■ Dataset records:
++++

$ cat config.mk
export PLATFORM = sky130hd
export DESIGN_NAME = pipe_hazard_ctrl_flat
export DESIGN_NICKNAME = d
export VERILOG_FILES = /design/src/rtl/pipe_hazard_ctrl_pkg.sv /design/src/rtl/pipe_hazard_ctrl_if.sv /design/src/rtl/pipe_hazard_ctrl_hazard_detect.sv /design/src/rtl/pipe_hazard_ctrl.sv /design/src/flat_wrapper.sv
export SDC_FILE = /design/constraint.sdc
export NUM_CORES = 1
export LEC_CHECK = 0
export CORE_UTILIZATION = 33
export DETAILED_ROUTE_END_ITERATION = 8
export GPL_TIMING_DRIVEN = 0
export PLACE_DENSITY = 0.59
export SETUP_SLACK_MARGIN = 0.4
export SLEW_MARGIN = 30
export SYNTH_ARGS = -nofsm -noshare
export SYNTH_HDL_FRONTEND = slang
export SYNTH_HIERARCHICAL = 1
export SYNTH_SLANG_ARGS = --single-unit
$ cat constraint.sdc
create_clock -name clk -period 5.3 [get_ports clk]
set_clock_uncertainty 0.05 [all_clocks]
set_input_delay 0.53 -clock clk [delete_from_list [all_inputs] [get_ports clk]]
set_output_delay 0.53 -clock clk [all_outputs]
set_load 0.02 [all_outputs]
$ cat src/rtl/pipe_hazard_ctrl_pkg.sv
// -----------------------------------------------------------------------------
// pipe_pkg
// Shared definitions for the 5-stage pipeline control logic:
//   - ctrl_state_e   : hazard sequencer FSM state (RUN, MEM_WAIT, ERR)
//   - REG_AW         : architectural register index width
//   - stage_ctrl_t   : bundle of every pipeline-register enable and flush
//   - CTRL_* consts  : canonical control patterns, including the bubble
//                      encoding driven while the pipeline is held in reset
// -----------------------------------------------------------------------------
package pipe_pkg;

  localparam int unsigned REG_AW = 5;

  typedef enum logic [1:0] {
    RUN      = 2'd0,
    MEM_WAIT = 2'd1,
    ERR      = 2'd2
  } ctrl_state_e;

  // Enables first, then flushes; a flush loads a bubble (all control fields 0).
  typedef struct packed {
    logic pc_en;
    logic ifid_en;
    logic idex_en;
    logic exmem_en;
    logic memwb_en;
    logic ifid_flush;
    logic idex_flush;
    logic exmem_flush;
    logic memwb_flush;
  } stage_ctrl_t;

  // Control fields carried by a bubble inside a pipeline register.
  localparam logic BUBBLE_CTRL = 1'b0;

  // Normal flow: every stage advances, nothing squashed.
  localparam stage_ctrl_t CTRL_RUN = '{
    pc_en: 1'b1, ifid_en: 1'b1, idex_en: 1'b1, exmem_en: 1'b1, memwb_en: 1'b1,
    ifid_flush: 1'b0, idex_flush: 1'b0, exmem_flush: 1'b0, memwb_flush: 1'b0
  };

  // Bubble everywhere: the next edge loads a bubble into every stage register.
  localparam stage_ctrl_t CTRL_BUBBLE_ALL = '{
    pc_en: 1'b0, ifid_en: 1'b0, idex_en: 1'b0, exmem_en: 1'b0, memwb_en: 1'b0,
    ifid_flush: 1'b1, idex_flush: 1'b1, exmem_flush: 1'b1, memwb_flush: 1'b1
  };

  // Data-memory wait: front of the pipe holds, WB receives a bubble.
  localparam stage_ctrl_t CTRL_MEM_FREEZE = '{
    pc_en: 1'b0, ifid_en: 1'b0, idex_en: 1'b0, exmem_en: 1'b0, memwb_en: 1'b1,
    ifid_flush: 1'b0, idex_flush: 1'b0, exmem_flush: 1'b0, memwb_flush: 1'b1
  };

  // Error: everything holds, nothing is squashed, so state stays inspectable.
  localparam stage_ctrl_t CTRL_HALT = '{
    pc_en: 1'b0, ifid_en: 1'b0, idex_en: 1'b0, exmem_en: 1'b0, memwb_en: 1'b0,
    ifid_flush: 1'b0, idex_flush: 1'b0, exmem_flush: 1'b0, memwb_flush: 1'b0
  };

endpackage

$ cat src/rtl/pipe_hazard_ctrl_if.sv
// -----------------------------------------------------------------------------
// pipe_hazard_ctrl_if
// Bundles the hazard sequencer's pipeline-facing signals.
//   master : the pipeline datapath (drives hazard inputs, receives controls)
//   slave  : pipe_hazard_ctrl
// Inputs to the sequencer:
//   id_rs1/id_rs2, id_use_rs1/id_use_rs2 : source regs of the ID instruction
//   ex_rd, ex_load, ex_br_taken          : EX instruction info
//   mem_req, dm_ready                    : data-memory access / completion
// Outputs from the sequencer:
//   pc_en, *_en, *_flush : pipeline register enables and bubble loads
//   mem_timeout          : sticky data-memory timeout flag
//   stall_cycles         : saturating count of cycles with pc_en=0
//   ctrl_state           : FSM state for debug
// -----------------------------------------------------------------------------
interface pipe_hazard_ctrl_if #(
  parameter int unsigned CNT_W = 32
);
  import pipe_pkg::*;

  logic [REG_AW-1:0] id_rs1;
  logic [REG_AW-1:0] id_rs2;
  logic              id_use_rs1;
  logic              id_use_rs2;
  logic [REG_AW-1:0] ex_rd;
  logic              ex_load;
  logic              ex_br_taken;
  logic              mem_req;
  logic              dm_ready;

  logic              pc_en;
  logic              ifid_en;
  logic              idex_en;
  logic              exmem_en;
  logic              memwb_en;
  logic              ifid_flush;
  logic              idex_flush;
  logic              exmem_flush;
  logic              memwb_flush;
  logic              mem_timeout;
  logic [CNT_W-1:0]  stall_cycles;
  logic [1:0]        ctrl_state;

  modport master (
    output id_rs1, id_rs2, id_use_rs1, id_use_rs2, ex_rd, ex_load, ex_br_taken,
           mem_req, dm_ready,
    input  pc_en, ifid_en, idex_en, exmem_en, memwb_en,
           ifid_flush, idex_flush, exmem_flush, memwb_flush,
           mem_timeout, stall_cycles, ctrl_state
  );

  modport slave (
    input  id_rs1, id_rs2, id_use_rs1, id_use_rs2, ex_rd, ex_load, ex_br_taken,
           mem_req, dm_ready,
    output pc_en, ifid_en, idex_en, exmem_en, memwb_en,
           ifid_flush, idex_flush, exmem_flush, memwb_flush,
           mem_timeout, stall_cycles, ctrl_state
  );

endinterface

$ cat src/rtl/pipe_hazard_ctrl_hazard_detect.sv
// -----------------------------------------------------------------------------
// hazard_detect
// Purely combinational load-use comparator. Flags when the instruction in ID
// reads the destination of a load currently in EX. x0 never hazards.
// Ports:
//   i_id_rs1, i_id_rs2         : ID source register indices
//   i_id_use_rs1, i_id_use_rs2 : ID instruction actually reads that source
//   i_ex_rd                    : EX destination register index
//   i_ex_load                  : EX instruction is a load
//   o_load_use                 : load-use hazard present
// -----------------------------------------------------------------------------
module hazard_detect
  import pipe_pkg::*;
(
  input  logic [REG_AW-1:0] i_id_rs1,
  input  logic [REG_AW-1:0] i_id_rs2,
  input  logic              i_id_use_rs1,
  input  logic              i_id_use_rs2,
  input  logic [REG_AW-1:0] i_ex_rd,
  input  logic              i_ex_load,
  output logic              o_load_use
);

  logic w_rs1_hit;
  logic w_rs2_hit;
  logic w_rd_nonzero;

  assign w_rs1_hit    = i_id_use_rs1 && (i_id_rs1 == i_ex_rd);
  assign w_rs2_hit    = i_id_use_rs2 && (i_id_rs2 == i_ex_rd);
  assign w_rd_nonzero = (i_ex_rd != '0);

  assign o_load_use = i_ex_load && w_rd_nonzero && (w_rs1_hit || w_rs2_hit);

endmodule

$ cat src/rtl/pipe_hazard_ctrl.sv
// -----------------------------------------------------------------------------
// pipe_hazard_ctrl
// Central stall/flush sequencer for the 5-stage pipeline. Drives the enable
// and flush of the PC, IF/ID, ID/EX, EX/MEM and MEM/WB registers.
// Priority: data-memory wait > taken branch > load-use.
// Ports:
//   clk  : clock
//   rst  : synchronous active-high reset
//   bus  : pipe_hazard_ctrl_if.slave (hazard inputs, stage controls,
//          mem_timeout, stall_cycles, ctrl_state)
// Parameters:
//   MEM_TIMEOUT : max consecutive data-memory wait cycles before ERR
//   CNT_W       : stall_cycles width (must match the interface CNT_W)
// -----------------------------------------------------------------------------
module pipe_hazard_ctrl
  import pipe_pkg::*;
#(
  parameter int unsigned MEM_TIMEOUT = 64,
  parameter int unsigned CNT_W       = 32
) (
  input  logic                clk,
  input  logic                rst,
  pipe_hazard_ctrl_if.slave   bus
);

  localparam int unsigned WAIT_W = $clog2(MEM_TIMEOUT + 1);
  localparam logic [WAIT_W-1:0] WAIT_LAST = WAIT_W'(MEM_TIMEOUT - 1);

  ctrl_state_e       r_state;
  ctrl_state_e       w_state_nxt;
  logic [WAIT_W-1:0] r_wait_cnt;
  logic [WAIT_W-1:0] w_wait_cnt_nxt;
  logic              r_mem_timeout;
  logic              w_mem_timeout_nxt;
  logic [CNT_W-1:0]  r_stall_cycles;

  logic              w_load_use;
  logic              w_mem_stall;
  stage_ctrl_t       w_ctrl;

  hazard_detect u_hazard_detect (
    .i_id_rs1     (bus.id_rs1),
    .i_id_rs2     (bus.id_rs2),
    .i_id_use_rs1 (bus.id_use_rs1),
    .i_id_use_rs2 (bus.id_use_rs2),
    .i_ex_rd      (bus.ex_rd),
    .i_ex_load    (bus.ex_load),
    .o_load_use   (w_load_use)
  );

  // In MEM_WAIT the access is already outstanding, so only dm_ready matters.
  always_comb begin
    w_mem_stall = 1'b0;
    if (r_state == RUN) begin
      w_mem_stall = bus.mem_req && !bus.dm_ready;
    end else if (r_state == MEM_WAIT) begin
      w_mem_stall = !bus.dm_ready;
    end
  end

  always_comb begin
    w_ctrl            = CTRL_RUN;
    w_state_nxt       = r_state;
    w_wait_cnt_nxt    = r_wait_cnt;
    w_mem_timeout_nxt = r_mem_timeout;

    if (rst) begin
      w_ctrl = CTRL_BUBBLE_ALL;
    end else begin
      case (r_state)
        RUN, MEM_WAIT: begin
          if (w_mem_stall) begin
            w_ctrl = CTRL_MEM_FREEZE;
            if (r_state == RUN) begin
              w_state_nxt    = MEM_WAIT;
              w_wait_cnt_nxt = WAIT_W'(1);
            end else if (r_wait_cnt == WAIT_LAST) begin
              w_state_nxt       = ERR;
              w_mem_timeout_nxt = 1'b1;
            end else begin
              w_wait_cnt_nxt = r_wait_cnt + WAIT_W'(1);
            end
          end else begin
            // Branch squashes the ID instruction, so its load-use is moot.
            if (bus.ex_br_taken) begin
              w_ctrl.ifid_flush = 1'b1;
              w_ctrl.idex_flush = 1'b1;
            end else if (w_load_use) begin
              w_ctrl.pc_en      = 1'b0;
              w_ctrl.ifid_en    = 1'b0;
              w_ctrl.idex_flush = 1'b1;
            end
            w_state_nxt    = RUN;
            w_wait_cnt_nxt = '0;
          end
        end
        ERR: begin
          w_ctrl = CTRL_HALT;
        end
        default: begin
          // Unreachable encoding: halt for one cycle and recover to RUN.
          w_ctrl         = CTRL_HALT;
          w_state_nxt    = RUN;
          w_wait_cnt_nxt = '0;
        end
      endcase
    end
  end

  always_ff @(posedge clk) begin
    if (rst) begin
      r_state        <= RUN;
      r_wait_cnt     <= '0;
      r_mem_timeout  <= 1'b0;
      r_stall_cycles <= '0;
    end else begin
      r_state       <= w_state_nxt;
      r_wait_cnt    <= w_wait_cnt_nxt;
      r_mem_timeout <= w_mem_timeout_nxt;
      if (!w_ctrl.pc_en && (r_stall_cycles != '1)) begin
        r_stall_cycles <= r_stall_cycles + CNT_W'(1);
      end
    end
  end

  assign bus.pc_en        = w_ctrl.pc_en;
  assign bus.ifid_en      = w_ctrl.ifid_en;
  assign bus.idex_en      = w_ctrl.idex_en;
  assign bus.exmem_en     = w_ctrl.exmem_en;
  assign bus.memwb_en     = w_ctrl.memwb_en;
  assign bus.ifid_flush   = w_ctrl.ifid_flush;
  assign bus.idex_flush   = w_ctrl.idex_flush;
  assign bus.exmem_flush  = w_ctrl.exmem_flush;
  assign bus.memwb_flush  = w_ctrl.memwb_flush;
  assign bus.mem_timeout  = r_mem_timeout;
  assign bus.stall_cycles = r_stall_cycles;
  assign bus.ctrl_state   = r_state;

endmodule
$ cat src/flat_wrapper.sv
// flat-port wrapper written by rule: the top's interface ports become plain ports
module pipe_hazard_ctrl_flat import pipe_pkg::*;
#(
  parameter int unsigned MEM_TIMEOUT = 64,
  parameter int unsigned CNT_W       = 32
)
  (clk, rst, bus_id_rs1, bus_id_rs2, bus_id_use_rs1, bus_id_use_rs2, bus_ex_rd, bus_ex_load, bus_ex_br_taken, bus_mem_req, bus_dm_ready, bus_pc_en, bus_ifid_en, bus_idex_en, bus_exmem_en, bus_memwb_en, bus_ifid_flush, bus_idex_flush, bus_exmem_flush, bus_memwb_flush, bus_mem_timeout, bus_stall_cycles, bus_ctrl_state);
  pipe_hazard_ctrl_if #(.CNT_W(CNT_W)) bus_i ();
  input  logic clk;
  input  logic rst;
  input wire logic [$bits(bus_i.id_rs1)-1:0] bus_id_rs1;
  input wire logic [$bits(bus_i.id_rs2)-1:0] bus_id_rs2;
  input wire logic [$bits(bus_i.id_use_rs1)-1:0] bus_id_use_rs1;
  input wire logic [$bits(bus_i.id_use_rs2)-1:0] bus_id_use_rs2;
  input wire logic [$bits(bus_i.ex_rd)-1:0] bus_ex_rd;
  input wire logic [$bits(bus_i.ex_load)-1:0] bus_ex_load;
  input wire logic [$bits(bus_i.ex_br_taken)-1:0] bus_ex_br_taken;
  input wire logic [$bits(bus_i.mem_req)-1:0] bus_mem_req;
  input wire logic [$bits(bus_i.dm_ready)-1:0] bus_dm_ready;
  output wire logic [$bits(bus_i.pc_en)-1:0] bus_pc_en;
  output wire logic [$bits(bus_i.ifid_en)-1:0] bus_ifid_en;
  output wire logic [$bits(bus_i.idex_en)-1:0] bus_idex_en;
  output wire logic [$bits(bus_i.exmem_en)-1:0] bus_exmem_en;
  output wire logic [$bits(bus_i.memwb_en)-1:0] bus_memwb_en;
  output wire logic [$bits(bus_i.ifid_flush)-1:0] bus_ifid_flush;
  output wire logic [$bits(bus_i.idex_flush)-1:0] bus_idex_flush;
  output wire logic [$bits(bus_i.exmem_flush)-1:0] bus_exmem_flush;
  output wire logic [$bits(bus_i.memwb_flush)-1:0] bus_memwb_flush;
  output wire logic [$bits(bus_i.mem_timeout)-1:0] bus_mem_timeout;
  output wire logic [$bits(bus_i.stall_cycles)-1:0] bus_stall_cycles;
  output wire logic [$bits(bus_i.ctrl_state)-1:0] bus_ctrl_state;
  assign bus_i.id_rs1 = bus_id_rs1;
  assign bus_i.id_rs2 = bus_id_rs2;
  assign bus_i.id_use_rs1 = bus_id_use_rs1;
  assign bus_i.id_use_rs2 = bus_id_use_rs2;
  assign bus_i.ex_rd = bus_ex_rd;
  assign bus_i.ex_load = bus_ex_load;
  assign bus_i.ex_br_taken = bus_ex_br_taken;
  assign bus_i.mem_req = bus_mem_req;
  assign bus_i.dm_ready = bus_dm_ready;
  assign bus_pc_en = bus_i.pc_en;
  assign bus_ifid_en = bus_i.ifid_en;
  assign bus_idex_en = bus_i.idex_en;
  assign bus_exmem_en = bus_i.exmem_en;
  assign bus_memwb_en = bus_i.memwb_en;
  assign bus_ifid_flush = bus_i.ifid_flush;
  assign bus_idex_flush = bus_i.idex_flush;
  assign bus_exmem_flush = bus_i.exmem_flush;
  assign bus_memwb_flush = bus_i.memwb_flush;
  assign bus_mem_timeout = bus_i.mem_timeout;
  assign bus_stall_cycles = bus_i.stall_cycles;
  assign bus_ctrl_state = bus_i.ctrl_state;
  pipe_hazard_ctrl #(.MEM_TIMEOUT(MEM_TIMEOUT), .CNT_W(CNT_W)) u_core (.clk(clk), .rst(rst), .bus(bus_i));
endmodule
==> results.cfg <==
[power_and_ir_drop]
irDropWorstVdd_uv = 80.2
internal_power_mw = 0.451
power.share.combinational_pct = 13.7
net-switching-power_mw = 0.154
switching_share_pct = 25.5
power.sequential.fraction_pct = 53.5
pwr_density_cell_nw_per_um2 = 194
finalPower_mw = 0.605
lkg_pwr_nw = 0.954
pwr-share-clk_pct = 32.8

[die]
rows = 29
effective_utilization_at_floorplan_pct = 35.1
die_h_um = 85.1
floorplan.core_area_um2 = 6490
ioPinCount = 67
floorplan.die_area_um2 = 7240
fp.dieW_um = 85.1

[cells_and_area]
diodes = 0
stdcell_area_um2 = 3110
area.growth.synth_to_final_pct = 36.6
final_common_cell = clkdlybuf4s50_1
fraction_of_layout_instances_using_a_drive_strength_above_1_pct = 5.44
finish.net_count = 374
layout.cells.most_common_list = clkdlybuf4s50_1 (66), dfxtp_1 (42), a21oi_1 (33)
fillers = 635
final-instance-count-excl-fill = 426

[setup_path]
critPathMaxStageDelay_ns = 0.52
arrival_time_at_the_worst_endpoint_ns = 2.97
r2r_setup_slack_ns = 2.71
buffer_and_inverter_count_on_the_worst_path = 4
worst-path-max-fanout = 4
setup.worst_path.start = bus_ex_rd[2]
crit-reg2reg-launch = u_core/bus.stall_cycles[0]$_SDFFE_PP0P_
worstSetupStartpointType = input port
timing.setup.critical_path_class = in -> out
crit-reg2reg-capture = u_core/bus.stall_cycles[1]$_SDFFE_PP0P_
crit_path_max_delay_family = buffers and inverters
critical_path.endpoint_type = output port
timing.reg2reg.worst_path_depth = 8
cp_slowest_cell = clkdlybuf4s50_1
timing.critical_path.required_ns = 4.72
worstPathCellList = clkdlybuf4s50_1 -> xor2_1 -> nor4_1 -> nand3_1 -> a21oi_1 -> nand2b_1 -> nand3_1 -> inv_1 -> buf_4 -> clkdlybuf4s50_1

[clocking]
cts_repair_resize_count = 0
hold_buffers = 0
insertion_delay_ns = 0.30
cts.path.max_buffers = 2
postCtsSetupBuffers = 0
root_buffer = clkbuf_8
cts_buffers = 5
cts_sinks = 42
cts.reportedPaths.clkPinSlew_ns = 0.07
clock_tree_from_tritoncts = yes
cts.htree.levels = 2

[global_routing]
grt_overflow_total = 0
grt_pass1_wl_um = 10600
gr_util_all_layers_pct = 18.2
maximum_number_of_pins_on_one_net_before_global_route_repair = 12
first_global_vias = 2258
number_of_antenna_violations_at_the_first_check_in_global_routing = 0

[sta]
setup_viol_count_final = 0
rsz_0062_raised_after_global_routing = no
worst-slew-pin-transition_ns = 0.740
final_period_minus_worst_setup_slack_ns = 3.55
timing_max_transition_violations_final = 0
worst_slew_margin_rel_pct = 50.3
totalNegativeSetupSlack_ns = 0
final_min_period_over_clock_period_pct = 67.0
hold_violations = 0
timing.fmax_mhz = 281

[logic_synthesis]
seq_area_frac_synth_pct = 36.9
yosysTopAreaCellShare_pct = 36.9
synth_nets = 301
postSynth.topFlopCell = dfxtp_1
avgSynthCellArea_um2 = 8.25
post-synth-top-area-cell = dfxtp_1
mappedNetlistArea_um2 = 2280
synth_enable_flop_cells = 0
yosys_warnings = 6
number_of_unique_standard_cell_types_used_by_synthesis = 44
syn_inst = 276
post_synth_main_area_contributors = dfxtp_1 (37%), a21oi_1 (7.3%), or3_1 (5.2%), o31ai_1 (4.6%), xor2_1 (4.6%)
synthArstFlopShare_pct = 0
ys_ff_latch = 42

[placement]
finalWeightedCongestion = 0.776
placed_cell_areas_um2 = 3030
place.port_buffers = 66
dpl.cell_count = 419
dp.final_hpwl_um = 4670

[routing]
detail_route.wirelength_um = 6320
initial_drt_markers = 88
drt.antenna.violating_nets = 0
drc_errors = 0
drt_pre_antenna_iters = 4
wl_per_cell_um = 14.8
via_count = 2395
vias_per_cell = 5.62

[flow_run]
maxCapViolations = 0

[min_path]
hold_end = u_core/r_wait_cnt[6]$_SDFFE_PP0P_
hold_path_startpoint = u_core/r_wait_cnt[6]$_SDFFE_PP0P_
hp-class = reg -> reg
worst_hold_path.num_cells = 2

[status]
run_status = complete, no violations
==> cell type report <==
cell class / instances / area [µm²] / area share, %
timing repair buffer: 66 / 661 / 21.2
tap: 77 / 96.3 / 3.10
clock buffer: 7 / 76.3 / 2.45
inverter: 6 / 22.5 / 0.724
sequential: 42 / 841 / 27.0
multi-input combinational: 217 / 1340 / 43.2
buffer: 11 / 70.1 / 2.25
==> registers in the layout (all words and copies together) (netlist names) <==
signal                   count
u_core/bus.stall_cycles     32
u_core/bus.ctrl_state        2
u_core/bus.mem_timeout       1
u_core/r_wait_cnt            7
==> tightest hold or removal path, delay by kind of cell (launching register included) <==
kind / cells / cell delay [ns]
compound gates: 1 / 0.07
flops: 1 / 0.33
simple gates: 1 / 0.04
==> cell usage after synthesis, types with 3 or more instances <==
library cell	count
dfxtp_1	42
a21oi_1	33
o21ai_0	20
or3_1	19
nand3_1	18
nand2_1	16
nor2_1	15
o31ai_1	14
nand4_1	13
or4_1	12
xor2_1	12
inv_1	6
and4_1	5
xnor2_1	4
and3_1	3
buf_4	3
clkbuf_1	3
nor2b_1	3
o21ai_1	3
==> layer usage <==
metal | global-route usage (%) | share of wire (%) | wire length [µm] | up-vias
li1 | - | - | - | 1199
met1 | 23.0 | 45 | 2870 | 1127
met2 | 30.6 | 48 | 3020 | 62
met3 | 4.47 | 5.5 | 345 | 7
met4 | 5.55 | 1.3 | 85 | 0
met5 | 0 | 0 | 0 | -
==> cells by family after synthesis <==
family | after synthesis | synth area share (%)
AO/OA/AOI/OAI | 80 | 21.0
XOR/XNOR | 16 | 6.15
adder cells (fa/ha/maj) | 2 | 1.10
buffers and inverters | 17 | 4.07
flip-flops | 42 | 36.9
multiplexers | 1 | 0.440
AND/OR/NAND/NOR | 118 | 30.3
==> worst max-delay path by stage <==
stage                                                to  slack, ns  cells past startpoint
2_1_floorplan  u_core/bus.stall_cycles[29]$_SDFFE_PP0P_       2.62                     10
3_3_place_gp                                  bus_pc_en       1.72                     10
3_5_place_dp                                  bus_pc_en       1.73                     10
4_1_cts                                       bus_pc_en       1.71                     10
5_1_grt                                       bus_pc_en       1.49                     10
6_report                                      bus_pc_en       1.75                     10
==> through the flow <==
stage,hold slack [ns],utilization [%],setup slack (ns)
finish,0.424,47.9,1.75
global route,0.457,47.9,1.49
CTS,0.422,47.9,1.71
detailed placement,0.409,46.7,1.73
global placement,0.406,46.7,1.72
floorplan,0.387,-,2.62
==> power groups by stage <==
stage | Sequential, mW | Combinational, mW | Clock [mW]
floorplan | 0.333 | 0.0371 | 0
global placement | 0.331 | 0.0834 | 0
detailed placement | 0.331 | 0.0836 | 0
CTS | 0.324 | 0.0839 | 0.204
global route | 0.325 | 0.0899 | 0.219
finish | 0.324 | 0.0830 | 0.198
No activity file was read; power rests on OpenSTA's default activity.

++++

Retype only this range exactly: the first line of the data through the line where "Shared definitions for" appears.

■ Answer:
$ cat config.mk
export PLATFORM = sky130hd
export DESIGN_NAME = pipe_hazard_ctrl_flat
export DESIGN_NICKNAME = d
export VERILOG_FILES = /design/src/rtl/pipe_hazard_ctrl_pkg.sv /design/src/rtl/pipe_hazard_ctrl_if.sv /design/src/rtl/pipe_hazard_ctrl_hazard_detect.sv /design/src/rtl/pipe_hazard_ctrl.sv /design/src/flat_wrapper.sv
export SDC_FILE = /design/constraint.sdc
export NUM_CORES = 1
export LEC_CHECK = 0
export CORE_UTILIZATION = 33
export DETAILED_ROUTE_END_ITERATION = 8
export GPL_TIMING_DRIVEN = 0
export PLACE_DENSITY = 0.59
export SETUP_SLACK_MARGIN = 0.4
export SLEW_MARGIN = 30
export SYNTH_ARGS = -nofsm -noshare
export SYNTH_HDL_FRONTEND = slang
export SYNTH_HIERARCHICAL = 1
export SYNTH_SLANG_ARGS = --single-unit
$ cat constraint.sdc
create_clock -name clk -period 5.3 [get_ports clk]
set_clock_uncertainty 0.05 [all_clocks]
set_input_delay 0.53 -clock clk [delete_from_list [all_inputs] [get_ports clk]]
set_output_delay 0.53 -clock clk [all_outputs]
set_load 0.02 [all_outputs]
$ cat src/rtl/pipe_hazard_ctrl_pkg.sv
// -----------------------------------------------------------------------------
// pipe_pkg
// Shared definitions for the 5-stage pipeline control logic:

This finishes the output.